____ Given data

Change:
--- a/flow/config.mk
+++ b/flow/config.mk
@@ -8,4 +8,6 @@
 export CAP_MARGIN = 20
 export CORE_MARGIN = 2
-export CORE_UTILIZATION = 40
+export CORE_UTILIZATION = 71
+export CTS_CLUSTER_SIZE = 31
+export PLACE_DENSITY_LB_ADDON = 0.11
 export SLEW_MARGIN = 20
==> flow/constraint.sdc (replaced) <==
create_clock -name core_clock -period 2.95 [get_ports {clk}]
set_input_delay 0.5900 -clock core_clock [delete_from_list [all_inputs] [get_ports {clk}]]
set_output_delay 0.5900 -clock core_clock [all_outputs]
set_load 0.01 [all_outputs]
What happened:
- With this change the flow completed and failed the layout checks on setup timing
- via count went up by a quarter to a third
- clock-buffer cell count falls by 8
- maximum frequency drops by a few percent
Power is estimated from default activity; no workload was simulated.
--- design/flow/config.mk ---
export PLATFORM = sky130hd
export DESIGN_NAME = SingleCycle_Top
export DESIGN_NICKNAME = SingleCycle_Top
export VERILOG_FILES = /design/flow/design.v
export SDC_FILE = /design/flow/constraint.sdc
export NUM_CORES = 4
export LEC_CHECK = 0
export ABC_AREA = 1
export CAP_MARGIN = 20
export CORE_ASPECT_RATIO = 1.06
export CORE_MARGIN = 2
export CORE_UTILIZATION = 38
export CTS_CLUSTER_SIZE = 51
export GPL_ROUTABILITY_DRIVEN = 1
export PLACE_DENSITY_LB_ADDON = 0.04
export SETUP_SLACK_MARGIN = -1.93
export SLEW_MARGIN = 35
--- design/flow/constraint.sdc ---
create_clock -name core_clock -period 25.8 [get_ports {CLK}]
set_input_delay 5.1600 -clock core_clock [delete_from_list [all_inputs] [get_ports {CLK}]]
set_output_delay 5.1600 -clock core_clock [all_outputs]
set_load 0.01 [all_outputs]
// Cfu
module Cfu (
    input               cmd_valid,
    output              cmd_ready,
    input      [9:0]    cmd_payload_function_id,
    input      [31:0]   cmd_payload_inputs_0,
    input      [31:0]   cmd_payload_inputs_1,
    output reg          rsp_valid,
    input               rsp_ready,
    output reg [31:0]   rsp_payload_outputs_0,
    input               reset,
    input               clk
);
export LEC_CHECK = 0
export CAP_MARGIN = 40
export CORE_ASPECT_RATIO = 1.53
export CORE_MARGIN = 5
export CORE_UTILIZATION = 17
export CTS_CLUSTER_DIAMETER = 173
export CTS_CLUSTER_SIZE = 87
export GPL_ROUTABILITY_DRIVEN = 1
export MAX_ROUTING_LAYER = met4
export MIN_ROUTING_LAYER = met1
export PLACE_DENSITY_LB_ADDON = 0.15
export SLEW_MARGIN = 40
export TNS_END_PERCENT = 30
create_clock -name core_clock -period 19.3 [get_ports {clk}]
run.sh (not shown) runs the stock make flow with config.mk's settings and CLKGATE_MAP_FILE=.
Rerun with:
==> flow/config.mk (replaced) <==
export PLATFORM = sky130hd
export DESIGN_NAME = Cfu
export DESIGN_NICKNAME = Cfu
export VERILOG_FILES = /design/flow/design.v
export SDC_FILE = /design/flow/constraint.sdc
export NUM_CORES = 4
export LEC_CHECK = 0
export CAP_MARGIN = 20
export CORE_MARGIN = 2
export CORE_UTILIZATION = 41
export SLEW_MARGIN = 20
==> flow/constraint.sdc (replaced) <==
create_clock -name core_clock -period 11.6 [get_ports {clk}]
set_input_delay 2.3200 -clock core_clock [delete_from_list [all_inputs] [get_ports {clk}]]
set_output_delay 2.3200 -clock core_clock [all_outputs]
set_load 0.01 [all_outputs]
The changed run went through all stages and came out clean. Wire length came out lower by 24%. Area after synthesis stays the same. Worst hold slack loses 0.012 ns. Die size goes down by about 60%. Non-clock buffer count increases by 17. Worst setup slack got worse by 5.5 ns.

---

main:
Starting RTL as in the previous note.
clock: 9.96 ns
lec_check: 0
cap_margin: 20
core_margin: 2
core_utilization: 71
cts_cluster_diameter: 27
cts_cluster_size: 15
place_density_lb_addon: 0.24
slew_margin: 20
Status: main FAILED at global routing (tool error)
> inputs changed (main -> the feature branch)
Settings: clearing CTS_CLUSTER_SIZE, which used to be 15; clearing PLACE_DENSITY_LB_ADDON, which used to be 0.24; swapping 71 for 66 in CORE_UTILIZATION.
==> comparison <==
The flow completed for the feature branch, but it is not clean: the layout still shows negative setup slack. main -> the feature branch: synthesized cell count delta 0, exact match. Going from main to the feature branch, the die area was enlarged. Xor-xnor portion of the synthesized cell area came out exactly the same in the feature branch and main. Min vertical die size across the feature branch and main: main. Count of placed standard cells including taps was lower in main than in the feature branch. ~same share of flip-flops with an asynchronous set or reset in the feature branch and main. Looking only at pre-CTS setup slack, and setting everything else aside, the lower value of the feature branch and main goes to main. Core region area (the feature branch over main): increase, about 8%. The feature branch against main: post-cts resize count rose by 51; total cell area at the placement stage saw an increase; number of placement rows up 2.

---

Starting RTL as in the previous note.
Design Cfu, start of the top module:
module Cfu (
    input               cmd_valid,
    output              cmd_ready,
    input      [9:0]    cmd_payload_function_id,
    input      [31:0]   cmd_payload_inputs_0,
    input      [31:0]   cmd_payload_inputs_1,
    output reg          rsp_valid,
    input               rsp_ready,
    output reg [31:0]   rsp_payload_outputs_0,
    input               reset,
    input               clk
);
    wire signed [15:0] prod_0, prod_1, prod_2, prod_3;
    assign prod_0 = ($signed(cmd_payload_inputs_0[7:0])) * $signed(cmd_payload_inputs_1[7:0]);
    assign prod_1 = ($signed(cmd_payload_inputs_0[15:8])) * $signed(cmd_payload_inputs_1[15:8]);
    assign prod_2 = ($signed(cmd_payload_inputs_0[23:16])) * $signed(cmd_payload_inputs_1[23:16]);
    assign prod_3 = ($signed(cmd_payload_inputs_0[31:24])) * $signed(cmd_payload_inputs_1[31:24]);
    wire signed [31:0] sum_prods;
    assign sum_prods = prod_0 + prod_1 + prod_2 + prod_3;
    assign cmd_ready = ~rsp_valid;   
    always @(posedge clk) begin
        if (reset) begin
            rsp_payload_outputs_0 <= 32'b0;
            rsp_valid <= 1'b0;
        end else if (rsp_valid) begin
                rsp_valid <= ~rsp_ready;
            end else if (cmd_valid) begin
                    rsp_valid <= 1'b1;
                    rsp_payload_outputs_0 <= |cmd_payload_function_id[9:3]
                        ? 32'b0
                        : rsp_payload_outputs_0 + sum_prods;
                end
            end
endmodule
==> flow/config.mk <==
export PLATFORM = sky130hd
export DESIGN_NAME = Cfu
export DESIGN_NICKNAME = Cfu
export VERILOG_FILES = /design/flow/design.v
export SDC_FILE = /design/flow/constraint.sdc
export NUM_CORES = 4
export LEC_CHECK = 0
export CAP_MARGIN = 20
export CORE_MARGIN = 2
export CORE_UTILIZATION = 72
export CTS_CLUSTER_DIAMETER = 27
export HOLD_SLACK_MARGIN = -0.1
export SLEW_MARGIN = 20
export TNS_END_PERCENT = 5
==> flow/constraint.sdc <==
create_clock -name core_clock -period 9.86 [get_ports {clk}]
set_input_delay 1.9720 -clock core_clock [delete_from_list [all_inputs] [get_ports {clk}]]
set_output_delay 1.9720 -clock core_clock [all_outputs]
set_load 0.01 [all_outputs]
The baseline produced a layout that fails on negative setup slack.
Change:
CORE_UTILIZATION = 40   (was 72)
CTS_CLUSTER_DIAMETER = default   (was 27)
HOLD_SLACK_MARGIN = default   (was -0.1)
TNS_END_PERCENT = default   (was 5)
clock period = 12.0 ns   (was 9.86 ns; I/O delays follow)
This time the run completed with no timing, DRC or antenna violations. Routed wire length drops by 25%. First-iteration DRC count goes down by 54%. Global-route usage came out lower by 20 points. Utilization shrinks by 45 points. Register-to-register slack gains 2.1 ns. Die area went up by 77%. Worst setup slack gets better by 0.95 ns.
Change:
CORE_ASPECT_RATIO = 0.5   (was default)
CORE_UTILIZATION = 65   (was 40)
PLACE_DENSITY_LB_ADDON = 0.29   (was default)
Setup slack loses 0.18 ns.
Die area came out lower by about 38%.
Cell count shrinks by 9.0%.
Sequential share of layout area hardly moves.
Flip-flop count stays the same.
Synthesized cell count is unchanged.

---

v26:
Cfu again, from the RTL that the note above started with.
Design Cfu, start of the top module:
module Cfu (
    input               cmd_valid,
    output              cmd_ready,
    input      [9:0]    cmd_payload_function_id,
    input      [31:0]   cmd_payload_inputs_0,
    input      [31:0]   cmd_payload_inputs_1,
    output reg          rsp_valid,
    input               rsp_ready,
    output reg [31:0]   rsp_payload_outputs_0,
    input               reset,
    input               clk
);
    wire signed [15:0] prod_0, prod_1, prod_2, prod_3;
    assign prod_0 = ($signed(cmd_payload_inputs_0[7:0])) * $signed(cmd_payload_inputs_1[7:0]);
    assign prod_1 = ($signed(cmd_payload_inputs_0[15:8])) * $signed(cmd_payload_inputs_1[15:8]);
    assign prod_2 = ($signed(cmd_payload_inputs_0[23:16])) * $signed(cmd_payload_inputs_1[23:16]);
    assign prod_3 = ($signed(cmd_payload_inputs_0[31:24])) * $signed(cmd_payload_inputs_1[31:24]);
    wire signed [31:0] sum_prods;
    assign sum_prods = prod_0 + prod_1 + prod_2 + prod_3;
    assign cmd_ready = ~rsp_valid;   
    always @(posedge clk) begin
        if (reset) begin
            rsp_payload_outputs_0 <= 32'b0;
            rsp_valid <= 1'b0;
        end else if (rsp_valid) begin
                rsp_valid <= ~rsp_ready;
            end else if (cmd_valid) begin
                    rsp_valid <= 1'b1;
                    rsp_payload_outputs_0 <= |cmd_payload_function_id[9:3]
                        ? 32'b0
                        : rsp_payload_outputs_0 + sum_prods;
                end
            end
endmodule
clock: 9.86 ns
lec_check: 0
cap_margin: 20
core_margin: 2
core_utilization: 72
cts_cluster_diameter: 27
hold_slack_margin: -0.1
place_density: 0.38
setup_slack_margin: 2.92
slew_margin: 20
tns_end_percent: 5
Finished, but not clean: v26, with negative setup slack.
Here is what was changed in the inputs of v37 compared with v26.
Settings: TNS_END_PERCENT removed (was 5); CTS_CLUSTER_DIAMETER removed (was 27); HOLD_SLACK_MARGIN removed (was -0.1); CORE_UTILIZATION changed from 72 to 40; PLACE_DENSITY removed (was 0.38); SETUP_SLACK_MARGIN removed (was 2.92); the clock period (ns, I/O delays scaled along) changed from 9.86 to 11.6.
--- outcome ---
v37 completed every stage of the flow, and the final layout passed the timing, design-rule and antenna checks.
v26 has a lower total instance count after detailed placement than v37.
v37 against v26: tap cell count increased by about 90% relative to the old numbers, non-clock buffer instance count of the final layout lower.
| critical path depth | v26 vs v37 | ≈ equal |
#### Input delta (v3 over v37)
Settings: a change of CORE_UTILIZATION from 40 to 72; an added PLACE_DENSITY of 0.66; an added CTS_CLUSTER_SIZE of 40; a change of the clock period (ns, I/O delays scaled along) from 11.6 to 9.19.
Results
- From v37 to v3 the numbers moved as follows: number of standard cells after synthesis held steady, overall die area went down 16,000 um2, post-placement worst setup slack went down 1.72 ns, number of buffers added for setup after CTS higher, die height lost about 25%.
- Status: v3 FAILED at global routing (5_1_grt) (tool error)

---

job 101:
Starting RTL as in the previous note.
Settings: LEC_CHECK=0, ABC_AREA=1, CAP_MARGIN=20, CELL_PAD_IN_SITES_DETAIL_PLACEMENT=2, CORE_ASPECT_RATIO=0.75, CORE_MARGIN=9, CORE_UTILIZATION=44, CTS_CLUSTER_SIZE=30, MAX_ROUTING_LAYER=met5, MIN_ROUTING_LAYER=met2, SETUP_SLACK_MARGIN=-0.59, SLEW_MARGIN=30, TNS_END_PERCENT=25; clock period 12.0 ns.
Job 101 did not finish: a tool error stopped it during 5_1_grt.
## Diff of input files: job 102 against job 101
# job 101
export LEC_CHECK = 0
export ABC_AREA = 1
export CAP_MARGIN = 20
export CELL_PAD_IN_SITES_DETAIL_PLACEMENT = 2
export CORE_ASPECT_RATIO = 0.75
export CORE_MARGIN = 9
export CORE_UTILIZATION = 44
export CTS_CLUSTER_SIZE = 30
export MAX_ROUTING_LAYER = met5
export MIN_ROUTING_LAYER = met2
export SETUP_SLACK_MARGIN = -0.59
export SLEW_MARGIN = 30
export TNS_END_PERCENT = 25
create_clock -name core_clock -period 12.0 [get_ports {clk}]
# job 102
export LEC_CHECK = 0
export CAP_MARGIN = 20
export CELL_PAD_IN_SITES_DETAIL_PLACEMENT = 0
export CORE_MARGIN = 2
export CORE_UTILIZATION = 22
export CTS_CLUSTER_SIZE = 98
export GPL_TIMING_DRIVEN = 1
export HOLD_SLACK_MARGIN = 0.23
export MAX_ROUTING_LAYER = met5
export MIN_ROUTING_LAYER = met1
export SLEW_MARGIN = 20
create_clock -name core_clock -period 12.0 [get_ports {clk}]
[summary]
- Job 102 ended with every stage complete and zero timing, DRC or antenna violations.
- Job 102 vs. job 101: standard cell area after detailed placement went down by 2.6%.
- Area fraction in compound gates, job 102 and job 101: higher on job 102
- In terms of area fraction in mux cells, job 101 and job 102 differ only marginally.
- [job 102 vs job 101] number of distinct library cells after synthesis: higher in job 102
- Job 102 against job 101: mean instance size in the synthesized netlist now sits higher; total cells reported by yosys after synthesis now sits lower.
[inputs] job 103 vs job 102
# job 102
export LEC_CHECK = 0
export CAP_MARGIN = 20
export CELL_PAD_IN_SITES_DETAIL_PLACEMENT = 0
export CORE_MARGIN = 2
export CORE_UTILIZATION = 22
export CTS_CLUSTER_SIZE = 98
export GPL_TIMING_DRIVEN = 1
export HOLD_SLACK_MARGIN = 0.23
export MAX_ROUTING_LAYER = met5
export MIN_ROUTING_LAYER = met1
export SLEW_MARGIN = 20
create_clock -name core_clock -period 12.0 [get_ports {clk}]
# job 103
export LEC_CHECK = 0
export CAP_MARGIN = 20
export CELL_PAD_IN_SITES_DETAIL_PLACEMENT = 2
export CORE_MARGIN = 2
export CORE_UTILIZATION = 58
export GPL_TIMING_DRIVEN = 0
export HOLD_SLACK_MARGIN = 0.23
export MAX_ROUTING_LAYER = met5
export SLEW_MARGIN = 20
create_clock -name core_clock -period 12.0 [get_ports {clk}]
--- outcome ---
Job 103 is listed as incomplete: the tool reported an error in 3_5_place_dp and the run ended there. Comparing job 102 with job 103, the count of library flops with an enable pin came out essentially unchanged. The I/O pin count on job 102 is in line with that on job 103. Job 103 -> job 102: area fraction in full adders, half adders and majority gates delta 0, exact match. Number of cell rows delta for job 103 relative to job 102: about 40% lower. Cmp job 103 and job 102 / width of the chip / lower: job 103. Going from job 102 to job 103, initial cell density of the core now sits higher; vertical extent of the die lower; die size moved down.

---

The RTL this note starts from:
==> flow/design.v <==
module Cfu (
    input               cmd_valid,
    output              cmd_ready,
    input      [9:0]    cmd_payload_function_id,
    input      [31:0]   cmd_payload_inputs_0,
    input      [31:0]   cmd_payload_inputs_1,
    output reg          rsp_valid,
    input               rsp_ready,
    output reg [31:0]   rsp_payload_outputs_0,
    input               reset,
    input               clk
);
    wire signed [15:0] prod_0, prod_1, prod_2, prod_3;
    assign prod_0 = ($signed(cmd_payload_inputs_0[7:0])) * $signed(cmd_payload_inputs_1[7:0]);
    assign prod_1 = ($signed(cmd_payload_inputs_0[15:8])) * $signed(cmd_payload_inputs_1[15:8]);
    assign prod_2 = ($signed(cmd_payload_inputs_0[23:16])) * $signed(cmd_payload_inputs_1[23:16]);
    assign prod_3 = ($signed(cmd_payload_inputs_0[31:24])) * $signed(cmd_payload_inputs_1[31:24]);
    wire signed [31:0] sum_prods;
    assign sum_prods = prod_0 + prod_1 + prod_2 + prod_3;
    assign cmd_ready = ~rsp_valid;   
    always @(posedge clk) begin
        if (reset) begin
            rsp_payload_outputs_0 <= 32'b0;
            rsp_valid <= 1'b0;
        end else if (rsp_valid) begin
                rsp_valid <= ~rsp_ready;
            end else if (cmd_valid) begin
                    rsp_valid <= 1'b1;
                    rsp_payload_outputs_0 <= |cmd_payload_function_id[9:3]
                        ? 32'b0
                        : rsp_payload_outputs_0 + sum_prods;
                end
            end
endmodule
Settings: LEC_CHECK=0, CAP_MARGIN=0, CORE_MARGIN=2, CORE_UTILIZATION=72, CTS_CLUSTER_DIAMETER=388, CTS_CLUSTER_SIZE=10, HOLD_SLACK_MARGIN=0.3, PLACE_DENSITY=0.36, SLEW_MARGIN=20; clock period 5.45 ns.
The baseline did not get past global routing with GRT-0116.
Rerun with:
--- a/flow/config.mk
+++ b/flow/config.mk
@@ -8 +8 @@
-export CAP_MARGIN = 0
+export CAP_MARGIN = 20
@@ -11,4 +11,2 @@
-export CTS_CLUSTER_DIAMETER = 388
-export CTS_CLUSTER_SIZE = 10
-export HOLD_SLACK_MARGIN = 0.3
-export PLACE_DENSITY = 0.36
+export CTS_CLUSTER_SIZE = 13
+export PLACE_DENSITY_LB_ADDON = 0.25
==> flow/constraint.sdc (replaced) <==
create_clock -name core_clock -period 9.19 [get_ports {clk}]
set_input_delay 1.8380 -clock core_clock [delete_from_list [all_inputs] [get_ports {clk}]]
set_output_delay 1.8380 -clock core_clock [all_outputs]
set_load 0.01 [all_outputs]
Outcome: The new run aborted during global routing; die area is unchanged; synthesized cell count is unchanged; synthesized area is unchanged.
Rerun with:
--- a/flow/config.mk
+++ b/flow/config.mk
@@ -10,3 +10,2 @@
-export CORE_UTILIZATION = 72
-export CTS_CLUSTER_SIZE = 13
-export PLACE_DENSITY_LB_ADDON = 0.25
+export CORE_UTILIZATION = 66
+export CTS_CLUSTER_DIAMETER = 27
==> flow/constraint.sdc (replaced) <==
create_clock -name core_clock -period 9.86 [get_ports {clk}]
set_input_delay 1.9720 -clock core_clock [delete_from_list [all_inputs] [get_ports {clk}]]
set_output_delay 1.9720 -clock core_clock [all_outputs]
set_load 0.01 [all_outputs]
After rerunning:
- The changed run produced a layout that fails on negative setup slack
- area after synthesis stays the same
- die size rises by 8.8%
- synthesized cell count stays the same
Rerun with:
--- a/flow/config.mk
+++ b/flow/config.mk
@@ -10,2 +10,4 @@
-export CORE_UTILIZATION = 66
-export CTS_CLUSTER_DIAMETER = 27
+export CORE_UTILIZATION = 71
+export CTS_CLUSTER_SIZE = 37
+export HOLD_SLACK_MARGIN = -0.08
+export SETUP_SLACK_MARGIN = 1.19
@@ -12,0 +15 @@
+export TNS_END_PERCENT = 5
- The new run finished but failed the layout checks on negative setup slack
- final area came out lower by 1.6%
- wire length came out higher by 13%
- via count came out higher by 7.1%
- final cell count came out lower by 0.58%
- area after synthesis stays the same
- critical path depth stays the same
- first-iteration DRC count came out higher by 46%
- clock skew came out lower by 0.0077 ns
- setup slack degrades by 0.19 ns
Rerun with:
--- a/flow/config.mk
+++ b/flow/config.mk
@@ -10,4 +10 @@
-export CORE_UTILIZATION = 71
-export CTS_CLUSTER_SIZE = 37
-export HOLD_SLACK_MARGIN = -0.08
-export SETUP_SLACK_MARGIN = 1.19
+export CORE_UTILIZATION = 59
@@ -15 +11,0 @@
-export TNS_END_PERCENT = 5
==> flow/constraint.sdc (replaced) <==
create_clock -name core_clock -period 9.78 [get_ports {clk}]
set_input_delay 1.9560 -clock core_clock [delete_from_list [all_inputs] [get_ports {clk}]]
set_output_delay 1.9560 -clock core_clock [all_outputs]
set_load 0.01 [all_outputs]
What happened:
- The changed run finished with negative setup slack left
- first-iteration DRC count decreases by 57%
- via count decreases by 12%
- die size increases by 20%
- design area increases by about 3.4%
- non-clock buffer count increases by 20
- hold slack barely changes
- critical path depth increases by 1
Rerun with:
--- a/flow/config.mk
+++ b/flow/config.mk
@@ -10 +10 @@
-export CORE_UTILIZATION = 59
+export CORE_UTILIZATION = 63
==> flow/constraint.sdc (replaced) <==
create_clock -name core_clock -period 9.19 [get_ports {clk}]
set_input_delay 1.8380 -clock core_clock [delete_from_list [all_inputs] [get_ports {clk}]]
set_output_delay 1.8380 -clock core_clock [all_outputs]
set_load 0.01 [all_outputs]
After rerunning: The new run finished but fails on negative setup slack; via count rose by 3.4%; global-route usage rose by 1.8 points; cell area rose by 1.5%; final cell count stays the same; worst hold slack hardly moves; worst setup slack gets worse by 0.47 ns; core utilization rose by 5.2 points; critical path depth fell by 2; synthesized area stays the same.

________

Requirement. From the entries above, select each line containing the string "checks".

Response box.
- With this change the flow completed and failed the layout checks on setup timing
v37 completed every stage of the flow, and the final layout passed the timing, design-rule and antenna checks.
- The new run finished but failed the layout checks on negative setup slack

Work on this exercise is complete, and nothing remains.